_INPUT DATA_.
★ ★ ★ ★ ★ ★ ★

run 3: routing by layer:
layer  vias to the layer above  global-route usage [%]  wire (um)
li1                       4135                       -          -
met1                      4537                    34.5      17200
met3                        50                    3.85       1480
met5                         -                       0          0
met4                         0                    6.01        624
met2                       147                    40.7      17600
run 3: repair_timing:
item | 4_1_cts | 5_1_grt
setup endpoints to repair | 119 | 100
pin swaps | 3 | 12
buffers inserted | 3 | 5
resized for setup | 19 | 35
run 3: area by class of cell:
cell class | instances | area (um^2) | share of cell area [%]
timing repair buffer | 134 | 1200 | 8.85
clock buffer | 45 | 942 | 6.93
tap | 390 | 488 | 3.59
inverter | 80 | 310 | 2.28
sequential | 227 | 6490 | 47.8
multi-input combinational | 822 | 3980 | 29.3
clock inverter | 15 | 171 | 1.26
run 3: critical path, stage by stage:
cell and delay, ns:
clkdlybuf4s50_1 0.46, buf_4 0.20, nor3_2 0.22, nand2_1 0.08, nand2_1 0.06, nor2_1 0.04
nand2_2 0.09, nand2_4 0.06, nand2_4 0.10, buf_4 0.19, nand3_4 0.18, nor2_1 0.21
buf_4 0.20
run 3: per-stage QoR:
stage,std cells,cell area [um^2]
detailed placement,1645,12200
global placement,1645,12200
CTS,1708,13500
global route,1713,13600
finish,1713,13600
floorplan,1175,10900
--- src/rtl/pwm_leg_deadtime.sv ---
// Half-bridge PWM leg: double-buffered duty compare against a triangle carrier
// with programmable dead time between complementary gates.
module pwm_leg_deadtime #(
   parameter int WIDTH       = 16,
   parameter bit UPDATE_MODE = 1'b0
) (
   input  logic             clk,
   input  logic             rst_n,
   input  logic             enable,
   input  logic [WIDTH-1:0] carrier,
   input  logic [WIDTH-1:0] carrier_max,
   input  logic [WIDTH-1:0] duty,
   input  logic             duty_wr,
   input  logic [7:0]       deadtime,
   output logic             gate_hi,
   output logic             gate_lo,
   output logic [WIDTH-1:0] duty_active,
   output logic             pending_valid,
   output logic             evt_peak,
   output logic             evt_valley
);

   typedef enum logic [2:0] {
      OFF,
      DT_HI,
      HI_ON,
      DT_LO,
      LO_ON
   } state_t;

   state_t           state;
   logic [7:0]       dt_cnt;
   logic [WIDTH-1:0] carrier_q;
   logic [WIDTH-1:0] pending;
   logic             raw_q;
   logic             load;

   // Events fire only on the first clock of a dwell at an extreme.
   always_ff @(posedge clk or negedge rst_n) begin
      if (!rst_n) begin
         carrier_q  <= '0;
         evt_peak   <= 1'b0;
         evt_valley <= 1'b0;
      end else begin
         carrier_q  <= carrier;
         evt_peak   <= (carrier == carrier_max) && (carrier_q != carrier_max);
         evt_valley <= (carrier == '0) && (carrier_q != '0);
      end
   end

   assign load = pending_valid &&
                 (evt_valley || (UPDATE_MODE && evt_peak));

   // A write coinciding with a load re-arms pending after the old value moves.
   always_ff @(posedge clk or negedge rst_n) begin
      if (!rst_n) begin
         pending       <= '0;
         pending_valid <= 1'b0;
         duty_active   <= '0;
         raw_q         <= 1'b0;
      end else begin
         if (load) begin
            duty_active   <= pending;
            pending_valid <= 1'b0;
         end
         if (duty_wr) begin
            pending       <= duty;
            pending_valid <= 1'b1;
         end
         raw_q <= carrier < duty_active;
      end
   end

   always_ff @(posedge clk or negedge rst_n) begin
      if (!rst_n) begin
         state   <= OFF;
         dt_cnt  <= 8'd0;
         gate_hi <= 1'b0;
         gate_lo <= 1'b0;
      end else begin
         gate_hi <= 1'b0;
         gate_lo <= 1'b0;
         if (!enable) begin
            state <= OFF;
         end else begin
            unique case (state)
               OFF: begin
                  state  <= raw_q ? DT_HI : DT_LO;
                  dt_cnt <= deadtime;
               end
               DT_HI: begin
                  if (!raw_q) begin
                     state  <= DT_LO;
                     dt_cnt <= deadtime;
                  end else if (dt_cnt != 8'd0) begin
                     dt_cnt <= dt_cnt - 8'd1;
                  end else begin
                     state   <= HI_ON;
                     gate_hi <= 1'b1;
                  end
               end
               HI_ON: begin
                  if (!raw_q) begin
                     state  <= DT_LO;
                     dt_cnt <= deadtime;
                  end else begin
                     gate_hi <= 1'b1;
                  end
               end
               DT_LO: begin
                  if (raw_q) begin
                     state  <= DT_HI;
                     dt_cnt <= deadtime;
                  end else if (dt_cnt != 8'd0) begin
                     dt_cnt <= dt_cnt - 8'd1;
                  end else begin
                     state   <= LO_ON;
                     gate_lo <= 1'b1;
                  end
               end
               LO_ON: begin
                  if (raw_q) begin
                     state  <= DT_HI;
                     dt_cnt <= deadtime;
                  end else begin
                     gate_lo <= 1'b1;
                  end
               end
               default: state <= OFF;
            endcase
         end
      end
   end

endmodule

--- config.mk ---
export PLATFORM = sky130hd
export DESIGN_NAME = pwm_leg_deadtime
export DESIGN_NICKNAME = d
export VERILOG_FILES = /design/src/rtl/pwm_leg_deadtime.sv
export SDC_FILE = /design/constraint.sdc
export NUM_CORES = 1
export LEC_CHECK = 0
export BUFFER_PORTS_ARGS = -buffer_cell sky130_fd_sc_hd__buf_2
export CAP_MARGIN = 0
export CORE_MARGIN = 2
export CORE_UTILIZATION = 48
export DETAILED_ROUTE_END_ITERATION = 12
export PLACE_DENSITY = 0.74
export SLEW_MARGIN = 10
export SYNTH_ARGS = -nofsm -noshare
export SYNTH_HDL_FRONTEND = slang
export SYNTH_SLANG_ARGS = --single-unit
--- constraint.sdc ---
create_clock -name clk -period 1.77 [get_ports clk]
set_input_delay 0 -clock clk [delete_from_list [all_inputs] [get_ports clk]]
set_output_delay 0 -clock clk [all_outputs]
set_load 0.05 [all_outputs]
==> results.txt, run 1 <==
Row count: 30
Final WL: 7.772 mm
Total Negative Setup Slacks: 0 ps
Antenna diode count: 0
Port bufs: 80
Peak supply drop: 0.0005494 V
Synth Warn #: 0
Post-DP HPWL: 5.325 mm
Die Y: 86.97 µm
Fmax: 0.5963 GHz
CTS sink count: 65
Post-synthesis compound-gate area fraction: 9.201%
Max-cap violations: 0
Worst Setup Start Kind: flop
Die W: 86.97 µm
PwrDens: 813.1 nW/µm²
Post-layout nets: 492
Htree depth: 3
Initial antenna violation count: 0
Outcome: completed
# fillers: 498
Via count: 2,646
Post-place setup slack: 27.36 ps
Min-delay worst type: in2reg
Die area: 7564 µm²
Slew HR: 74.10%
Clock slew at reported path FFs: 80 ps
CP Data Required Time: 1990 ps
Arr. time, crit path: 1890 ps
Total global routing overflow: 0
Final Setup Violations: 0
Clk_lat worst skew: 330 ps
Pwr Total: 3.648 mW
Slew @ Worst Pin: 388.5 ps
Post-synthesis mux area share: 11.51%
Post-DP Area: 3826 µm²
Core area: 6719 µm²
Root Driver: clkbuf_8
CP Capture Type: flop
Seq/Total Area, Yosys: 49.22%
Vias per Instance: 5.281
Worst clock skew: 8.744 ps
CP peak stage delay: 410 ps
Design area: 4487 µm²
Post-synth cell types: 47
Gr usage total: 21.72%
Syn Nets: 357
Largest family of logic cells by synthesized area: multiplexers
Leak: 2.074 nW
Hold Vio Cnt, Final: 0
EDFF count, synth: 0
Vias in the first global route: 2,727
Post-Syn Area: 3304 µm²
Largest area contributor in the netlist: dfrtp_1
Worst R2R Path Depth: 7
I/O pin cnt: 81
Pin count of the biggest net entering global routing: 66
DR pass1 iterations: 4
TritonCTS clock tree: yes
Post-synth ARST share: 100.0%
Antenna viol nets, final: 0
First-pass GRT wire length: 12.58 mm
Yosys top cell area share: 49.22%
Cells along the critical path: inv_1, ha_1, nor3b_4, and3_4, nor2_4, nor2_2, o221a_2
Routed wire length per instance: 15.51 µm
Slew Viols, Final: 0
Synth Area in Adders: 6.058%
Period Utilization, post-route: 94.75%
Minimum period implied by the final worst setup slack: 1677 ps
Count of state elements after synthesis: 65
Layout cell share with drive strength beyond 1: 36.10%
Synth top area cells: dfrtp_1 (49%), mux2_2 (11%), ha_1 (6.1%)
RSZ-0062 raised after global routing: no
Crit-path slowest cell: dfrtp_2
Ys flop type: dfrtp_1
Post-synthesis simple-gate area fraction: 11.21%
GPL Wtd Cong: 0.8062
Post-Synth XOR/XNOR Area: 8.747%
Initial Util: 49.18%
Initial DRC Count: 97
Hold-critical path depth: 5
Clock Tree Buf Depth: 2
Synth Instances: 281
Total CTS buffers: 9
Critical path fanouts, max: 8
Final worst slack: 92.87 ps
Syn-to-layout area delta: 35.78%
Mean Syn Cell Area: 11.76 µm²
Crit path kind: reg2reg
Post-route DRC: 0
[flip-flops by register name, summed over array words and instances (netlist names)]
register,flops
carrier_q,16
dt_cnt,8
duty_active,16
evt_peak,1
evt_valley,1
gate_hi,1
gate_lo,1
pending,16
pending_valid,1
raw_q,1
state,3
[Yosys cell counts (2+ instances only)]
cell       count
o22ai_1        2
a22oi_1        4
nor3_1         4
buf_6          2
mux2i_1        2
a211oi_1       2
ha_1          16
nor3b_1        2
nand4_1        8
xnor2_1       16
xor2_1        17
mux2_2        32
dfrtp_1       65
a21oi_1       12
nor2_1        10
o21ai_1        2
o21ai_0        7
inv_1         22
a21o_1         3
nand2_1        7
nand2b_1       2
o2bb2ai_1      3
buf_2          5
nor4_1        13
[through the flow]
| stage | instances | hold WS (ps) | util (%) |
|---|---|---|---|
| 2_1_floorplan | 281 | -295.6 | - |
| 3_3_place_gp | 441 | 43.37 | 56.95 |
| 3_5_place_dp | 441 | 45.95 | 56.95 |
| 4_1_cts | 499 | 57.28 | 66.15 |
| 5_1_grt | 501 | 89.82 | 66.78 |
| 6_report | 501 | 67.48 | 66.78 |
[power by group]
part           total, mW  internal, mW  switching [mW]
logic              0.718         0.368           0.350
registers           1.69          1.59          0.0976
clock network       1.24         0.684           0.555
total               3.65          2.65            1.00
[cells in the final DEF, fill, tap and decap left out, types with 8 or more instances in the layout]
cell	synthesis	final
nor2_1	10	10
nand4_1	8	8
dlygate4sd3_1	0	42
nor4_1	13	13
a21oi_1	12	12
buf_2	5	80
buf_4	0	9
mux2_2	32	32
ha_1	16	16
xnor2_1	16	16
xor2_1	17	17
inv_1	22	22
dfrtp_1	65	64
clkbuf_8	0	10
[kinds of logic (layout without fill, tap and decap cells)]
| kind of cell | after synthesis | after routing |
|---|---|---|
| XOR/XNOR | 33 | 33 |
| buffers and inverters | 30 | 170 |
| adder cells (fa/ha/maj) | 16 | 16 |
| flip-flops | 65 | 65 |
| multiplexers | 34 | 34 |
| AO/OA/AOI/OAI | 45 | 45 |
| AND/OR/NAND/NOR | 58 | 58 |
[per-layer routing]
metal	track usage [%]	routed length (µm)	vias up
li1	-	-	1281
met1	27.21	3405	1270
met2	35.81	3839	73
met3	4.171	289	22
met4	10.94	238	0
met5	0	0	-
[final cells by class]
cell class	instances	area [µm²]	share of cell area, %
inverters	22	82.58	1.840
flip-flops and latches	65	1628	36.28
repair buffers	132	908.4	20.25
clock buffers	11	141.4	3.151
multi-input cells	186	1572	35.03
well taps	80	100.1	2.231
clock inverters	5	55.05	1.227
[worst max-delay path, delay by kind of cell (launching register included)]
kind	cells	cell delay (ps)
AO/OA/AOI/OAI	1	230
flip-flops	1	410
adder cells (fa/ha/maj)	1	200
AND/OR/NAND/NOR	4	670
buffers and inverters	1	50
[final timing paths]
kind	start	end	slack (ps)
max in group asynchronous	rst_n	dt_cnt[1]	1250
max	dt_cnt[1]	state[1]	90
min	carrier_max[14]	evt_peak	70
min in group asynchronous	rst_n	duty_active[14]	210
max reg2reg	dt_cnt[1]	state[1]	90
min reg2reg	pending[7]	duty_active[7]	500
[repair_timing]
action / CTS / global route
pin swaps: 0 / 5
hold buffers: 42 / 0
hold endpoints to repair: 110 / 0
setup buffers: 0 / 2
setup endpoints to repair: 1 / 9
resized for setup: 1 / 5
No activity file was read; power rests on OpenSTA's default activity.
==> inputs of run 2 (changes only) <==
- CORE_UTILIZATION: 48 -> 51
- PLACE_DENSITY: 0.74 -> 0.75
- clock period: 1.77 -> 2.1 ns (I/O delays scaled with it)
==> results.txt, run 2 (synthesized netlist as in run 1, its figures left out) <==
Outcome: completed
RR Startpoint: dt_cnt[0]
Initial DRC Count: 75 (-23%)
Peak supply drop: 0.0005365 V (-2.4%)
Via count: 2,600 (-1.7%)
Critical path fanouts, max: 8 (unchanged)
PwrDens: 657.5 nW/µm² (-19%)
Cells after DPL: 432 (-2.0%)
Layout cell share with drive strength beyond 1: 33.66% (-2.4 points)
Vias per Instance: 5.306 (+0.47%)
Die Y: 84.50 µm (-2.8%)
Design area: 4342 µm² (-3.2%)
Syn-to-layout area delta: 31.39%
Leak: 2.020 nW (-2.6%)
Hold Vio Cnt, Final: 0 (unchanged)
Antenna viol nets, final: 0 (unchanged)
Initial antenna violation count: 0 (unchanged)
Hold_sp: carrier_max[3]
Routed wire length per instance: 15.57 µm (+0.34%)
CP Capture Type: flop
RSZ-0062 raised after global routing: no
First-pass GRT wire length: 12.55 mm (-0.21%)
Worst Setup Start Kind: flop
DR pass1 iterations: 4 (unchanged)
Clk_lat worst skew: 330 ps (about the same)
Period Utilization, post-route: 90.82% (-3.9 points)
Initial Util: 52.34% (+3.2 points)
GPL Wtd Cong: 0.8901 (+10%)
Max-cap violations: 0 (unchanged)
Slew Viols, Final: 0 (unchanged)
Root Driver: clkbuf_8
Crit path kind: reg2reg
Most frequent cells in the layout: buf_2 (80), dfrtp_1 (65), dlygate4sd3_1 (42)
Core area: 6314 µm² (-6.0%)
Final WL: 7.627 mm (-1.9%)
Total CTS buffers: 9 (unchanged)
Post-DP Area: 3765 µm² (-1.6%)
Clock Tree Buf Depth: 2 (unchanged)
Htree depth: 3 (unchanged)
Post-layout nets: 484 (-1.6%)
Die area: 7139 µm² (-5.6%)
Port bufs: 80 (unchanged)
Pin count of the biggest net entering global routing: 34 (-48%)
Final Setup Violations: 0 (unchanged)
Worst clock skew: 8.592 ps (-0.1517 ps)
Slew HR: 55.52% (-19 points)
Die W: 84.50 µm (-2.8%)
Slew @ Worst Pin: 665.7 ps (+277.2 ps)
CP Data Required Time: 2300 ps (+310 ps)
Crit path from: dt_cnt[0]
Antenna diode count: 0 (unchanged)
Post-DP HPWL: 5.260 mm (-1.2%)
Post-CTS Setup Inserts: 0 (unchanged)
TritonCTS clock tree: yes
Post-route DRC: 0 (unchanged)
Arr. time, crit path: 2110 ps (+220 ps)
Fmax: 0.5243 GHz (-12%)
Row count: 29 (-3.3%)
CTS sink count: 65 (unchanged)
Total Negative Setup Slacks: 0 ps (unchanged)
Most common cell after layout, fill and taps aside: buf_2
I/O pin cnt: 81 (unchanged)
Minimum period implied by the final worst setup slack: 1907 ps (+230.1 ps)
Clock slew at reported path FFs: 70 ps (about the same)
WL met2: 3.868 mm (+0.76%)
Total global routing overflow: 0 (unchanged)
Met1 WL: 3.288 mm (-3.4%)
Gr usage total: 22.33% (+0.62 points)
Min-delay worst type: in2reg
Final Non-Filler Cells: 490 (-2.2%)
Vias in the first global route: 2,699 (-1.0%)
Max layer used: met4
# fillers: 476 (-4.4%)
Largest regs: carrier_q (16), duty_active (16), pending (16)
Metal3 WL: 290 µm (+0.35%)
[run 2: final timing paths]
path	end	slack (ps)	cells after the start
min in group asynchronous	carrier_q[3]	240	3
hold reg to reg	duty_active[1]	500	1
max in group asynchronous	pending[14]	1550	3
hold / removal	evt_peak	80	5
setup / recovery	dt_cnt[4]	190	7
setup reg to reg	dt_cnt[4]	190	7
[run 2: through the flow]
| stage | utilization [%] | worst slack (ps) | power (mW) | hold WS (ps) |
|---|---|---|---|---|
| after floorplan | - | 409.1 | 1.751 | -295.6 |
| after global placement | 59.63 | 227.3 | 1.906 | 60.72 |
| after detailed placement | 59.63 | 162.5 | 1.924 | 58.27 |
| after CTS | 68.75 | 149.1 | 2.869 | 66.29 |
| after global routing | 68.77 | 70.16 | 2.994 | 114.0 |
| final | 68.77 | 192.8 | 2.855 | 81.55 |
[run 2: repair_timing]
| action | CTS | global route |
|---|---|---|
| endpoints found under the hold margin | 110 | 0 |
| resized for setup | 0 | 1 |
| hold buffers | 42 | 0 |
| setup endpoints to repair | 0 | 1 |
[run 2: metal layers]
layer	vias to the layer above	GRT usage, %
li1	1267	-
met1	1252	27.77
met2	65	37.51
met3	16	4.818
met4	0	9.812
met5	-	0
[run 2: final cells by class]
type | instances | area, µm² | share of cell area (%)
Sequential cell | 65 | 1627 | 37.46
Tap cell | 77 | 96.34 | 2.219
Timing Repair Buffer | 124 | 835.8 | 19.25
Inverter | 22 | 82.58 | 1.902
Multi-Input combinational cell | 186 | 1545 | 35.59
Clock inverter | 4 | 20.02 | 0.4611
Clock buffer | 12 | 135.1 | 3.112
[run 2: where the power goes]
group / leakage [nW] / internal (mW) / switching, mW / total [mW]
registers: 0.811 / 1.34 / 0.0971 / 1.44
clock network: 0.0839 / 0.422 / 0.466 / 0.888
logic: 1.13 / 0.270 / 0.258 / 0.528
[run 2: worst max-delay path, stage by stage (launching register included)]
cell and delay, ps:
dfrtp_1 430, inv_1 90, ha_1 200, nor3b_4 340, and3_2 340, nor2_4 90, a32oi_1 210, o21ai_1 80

★ ★ ★ ★ ★ ★ ★

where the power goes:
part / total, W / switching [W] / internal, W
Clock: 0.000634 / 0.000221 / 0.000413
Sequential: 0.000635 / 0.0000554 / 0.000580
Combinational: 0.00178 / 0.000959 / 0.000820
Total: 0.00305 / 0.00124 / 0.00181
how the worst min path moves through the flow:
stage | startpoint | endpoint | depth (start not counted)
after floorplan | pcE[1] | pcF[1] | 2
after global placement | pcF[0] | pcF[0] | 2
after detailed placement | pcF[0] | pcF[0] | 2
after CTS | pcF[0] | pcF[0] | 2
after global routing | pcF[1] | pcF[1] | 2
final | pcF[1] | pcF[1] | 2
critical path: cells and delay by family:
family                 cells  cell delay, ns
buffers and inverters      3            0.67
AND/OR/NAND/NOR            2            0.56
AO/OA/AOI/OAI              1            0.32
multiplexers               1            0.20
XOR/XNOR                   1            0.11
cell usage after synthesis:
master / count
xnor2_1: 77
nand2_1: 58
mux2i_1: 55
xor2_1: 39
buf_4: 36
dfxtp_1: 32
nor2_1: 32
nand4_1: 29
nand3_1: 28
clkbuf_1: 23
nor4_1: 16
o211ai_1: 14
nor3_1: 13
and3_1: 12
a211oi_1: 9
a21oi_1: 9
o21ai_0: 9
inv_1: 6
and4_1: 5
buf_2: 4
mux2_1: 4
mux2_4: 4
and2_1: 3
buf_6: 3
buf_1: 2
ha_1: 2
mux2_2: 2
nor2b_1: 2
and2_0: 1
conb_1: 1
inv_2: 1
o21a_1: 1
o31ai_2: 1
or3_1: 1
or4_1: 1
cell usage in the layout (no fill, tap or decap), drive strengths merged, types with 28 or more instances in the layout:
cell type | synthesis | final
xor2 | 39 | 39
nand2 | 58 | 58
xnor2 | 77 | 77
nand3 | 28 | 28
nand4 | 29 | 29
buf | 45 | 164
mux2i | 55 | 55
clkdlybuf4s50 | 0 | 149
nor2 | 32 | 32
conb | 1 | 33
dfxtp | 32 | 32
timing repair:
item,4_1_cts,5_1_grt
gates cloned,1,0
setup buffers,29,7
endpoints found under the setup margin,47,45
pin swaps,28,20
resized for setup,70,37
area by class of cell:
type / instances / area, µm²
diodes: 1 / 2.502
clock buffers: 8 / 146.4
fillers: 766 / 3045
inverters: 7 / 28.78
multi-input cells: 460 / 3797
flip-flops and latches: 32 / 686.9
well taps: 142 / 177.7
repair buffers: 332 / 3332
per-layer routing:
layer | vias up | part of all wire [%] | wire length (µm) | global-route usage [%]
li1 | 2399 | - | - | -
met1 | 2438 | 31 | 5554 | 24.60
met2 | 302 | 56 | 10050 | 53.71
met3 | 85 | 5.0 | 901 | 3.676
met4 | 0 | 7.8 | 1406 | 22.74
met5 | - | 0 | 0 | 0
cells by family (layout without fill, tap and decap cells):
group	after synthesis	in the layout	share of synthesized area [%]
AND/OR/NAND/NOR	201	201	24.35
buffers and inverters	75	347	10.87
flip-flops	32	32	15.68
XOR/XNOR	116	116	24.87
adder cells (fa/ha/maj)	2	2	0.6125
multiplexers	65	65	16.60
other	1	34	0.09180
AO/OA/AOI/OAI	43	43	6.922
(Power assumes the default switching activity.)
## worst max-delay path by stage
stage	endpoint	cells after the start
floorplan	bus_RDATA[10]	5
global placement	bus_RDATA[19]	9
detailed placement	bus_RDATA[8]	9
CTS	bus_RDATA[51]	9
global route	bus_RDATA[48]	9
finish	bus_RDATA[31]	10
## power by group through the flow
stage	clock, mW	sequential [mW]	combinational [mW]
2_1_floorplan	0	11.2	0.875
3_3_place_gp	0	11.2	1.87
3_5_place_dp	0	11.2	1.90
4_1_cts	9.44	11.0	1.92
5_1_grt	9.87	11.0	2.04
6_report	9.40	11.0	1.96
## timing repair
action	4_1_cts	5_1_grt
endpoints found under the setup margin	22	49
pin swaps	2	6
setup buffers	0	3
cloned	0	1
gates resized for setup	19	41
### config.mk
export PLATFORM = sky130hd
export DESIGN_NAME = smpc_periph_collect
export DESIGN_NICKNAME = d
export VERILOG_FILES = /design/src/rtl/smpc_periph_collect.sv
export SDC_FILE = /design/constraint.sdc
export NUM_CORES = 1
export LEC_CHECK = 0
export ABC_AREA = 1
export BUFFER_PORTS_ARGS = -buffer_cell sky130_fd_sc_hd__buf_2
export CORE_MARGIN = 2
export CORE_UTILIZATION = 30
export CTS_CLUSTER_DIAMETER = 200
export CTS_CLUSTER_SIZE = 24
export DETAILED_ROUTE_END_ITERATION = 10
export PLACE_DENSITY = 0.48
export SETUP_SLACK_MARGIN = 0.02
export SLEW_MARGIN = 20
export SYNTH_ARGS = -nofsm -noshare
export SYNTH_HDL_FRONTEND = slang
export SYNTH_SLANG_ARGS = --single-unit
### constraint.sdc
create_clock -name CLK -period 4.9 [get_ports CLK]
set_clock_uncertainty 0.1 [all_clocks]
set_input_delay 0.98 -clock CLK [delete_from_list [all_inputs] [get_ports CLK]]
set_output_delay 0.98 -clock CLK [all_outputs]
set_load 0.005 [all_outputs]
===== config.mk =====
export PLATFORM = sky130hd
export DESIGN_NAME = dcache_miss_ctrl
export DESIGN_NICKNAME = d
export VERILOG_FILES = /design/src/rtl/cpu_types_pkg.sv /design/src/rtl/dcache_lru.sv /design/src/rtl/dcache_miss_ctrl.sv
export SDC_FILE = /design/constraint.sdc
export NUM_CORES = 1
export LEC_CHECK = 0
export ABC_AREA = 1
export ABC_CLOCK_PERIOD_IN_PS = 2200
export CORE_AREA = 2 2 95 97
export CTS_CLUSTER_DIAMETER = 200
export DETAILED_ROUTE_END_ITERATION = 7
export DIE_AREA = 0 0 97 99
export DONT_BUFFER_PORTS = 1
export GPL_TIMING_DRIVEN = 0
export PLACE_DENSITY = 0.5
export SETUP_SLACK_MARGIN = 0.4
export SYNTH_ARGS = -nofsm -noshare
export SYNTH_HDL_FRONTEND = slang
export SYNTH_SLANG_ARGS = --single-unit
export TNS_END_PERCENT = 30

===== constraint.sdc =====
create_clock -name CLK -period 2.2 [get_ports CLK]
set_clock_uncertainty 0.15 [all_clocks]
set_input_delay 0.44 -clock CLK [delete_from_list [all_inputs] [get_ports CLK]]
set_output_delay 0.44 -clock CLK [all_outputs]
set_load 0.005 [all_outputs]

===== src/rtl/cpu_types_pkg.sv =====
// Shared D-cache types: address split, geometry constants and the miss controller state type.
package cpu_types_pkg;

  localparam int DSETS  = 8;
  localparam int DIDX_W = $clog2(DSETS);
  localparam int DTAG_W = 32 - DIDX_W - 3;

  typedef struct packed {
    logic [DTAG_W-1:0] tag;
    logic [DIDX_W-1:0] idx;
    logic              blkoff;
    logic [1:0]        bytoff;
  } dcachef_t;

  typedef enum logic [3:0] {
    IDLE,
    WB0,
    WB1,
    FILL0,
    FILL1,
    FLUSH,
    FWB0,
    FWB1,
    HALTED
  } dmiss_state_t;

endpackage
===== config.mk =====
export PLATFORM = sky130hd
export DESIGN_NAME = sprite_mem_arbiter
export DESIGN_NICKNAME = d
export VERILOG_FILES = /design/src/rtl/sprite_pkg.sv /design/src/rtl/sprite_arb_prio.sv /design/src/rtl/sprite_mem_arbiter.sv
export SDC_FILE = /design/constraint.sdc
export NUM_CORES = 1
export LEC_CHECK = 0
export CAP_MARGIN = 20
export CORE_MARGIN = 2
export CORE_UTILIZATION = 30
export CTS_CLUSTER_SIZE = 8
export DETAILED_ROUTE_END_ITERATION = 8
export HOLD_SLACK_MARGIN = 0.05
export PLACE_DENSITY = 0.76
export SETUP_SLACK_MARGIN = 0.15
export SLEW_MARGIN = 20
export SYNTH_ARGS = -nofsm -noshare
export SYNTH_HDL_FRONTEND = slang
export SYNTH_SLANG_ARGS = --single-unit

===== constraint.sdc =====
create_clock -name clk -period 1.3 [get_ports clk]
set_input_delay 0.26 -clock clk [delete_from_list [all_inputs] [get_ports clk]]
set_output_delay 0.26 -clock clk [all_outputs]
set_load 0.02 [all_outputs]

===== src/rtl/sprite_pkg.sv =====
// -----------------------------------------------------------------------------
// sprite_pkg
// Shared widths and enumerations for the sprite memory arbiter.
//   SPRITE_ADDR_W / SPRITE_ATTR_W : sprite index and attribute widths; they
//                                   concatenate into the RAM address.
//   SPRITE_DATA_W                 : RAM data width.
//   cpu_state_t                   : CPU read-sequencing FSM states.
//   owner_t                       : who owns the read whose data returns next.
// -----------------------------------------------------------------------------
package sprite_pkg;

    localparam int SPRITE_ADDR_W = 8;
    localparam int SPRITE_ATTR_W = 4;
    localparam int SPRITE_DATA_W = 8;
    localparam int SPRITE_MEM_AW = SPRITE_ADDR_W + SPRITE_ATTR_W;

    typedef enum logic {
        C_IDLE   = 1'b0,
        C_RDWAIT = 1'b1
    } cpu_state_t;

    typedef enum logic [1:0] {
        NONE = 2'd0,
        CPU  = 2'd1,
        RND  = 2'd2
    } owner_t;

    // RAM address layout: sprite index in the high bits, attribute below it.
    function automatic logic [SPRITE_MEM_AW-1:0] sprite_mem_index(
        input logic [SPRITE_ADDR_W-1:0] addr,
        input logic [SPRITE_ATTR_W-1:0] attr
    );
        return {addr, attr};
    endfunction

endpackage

★ ★ ★ ★ ★ ★ ★

_EXERCISE REQUIREMENTS_.
Once you find the line with "run 3: routing" in the entries above, output it and each line after it up to and including the line with "cell class |", and nothing else.

_EXERCISE SOLUTION_.
run 3: routing by layer:
layer  vias to the layer above  global-route usage [%]  wire (um)
li1                       4135                       -          -
met1                      4537                    34.5      17200
met3                        50                    3.85       1480
met5                         -                       0          0
met4                         0                    6.01        624
met2                       147                    40.7      17600
run 3: repair_timing:
item | 4_1_cts | 5_1_grt
setup endpoints to repair | 119 | 100
pin swaps | 3 | 12
buffers inserted | 3 | 5
resized for setup | 19 | 35
run 3: area by class of cell:
cell class | instances | area (um^2) | share of cell area [%]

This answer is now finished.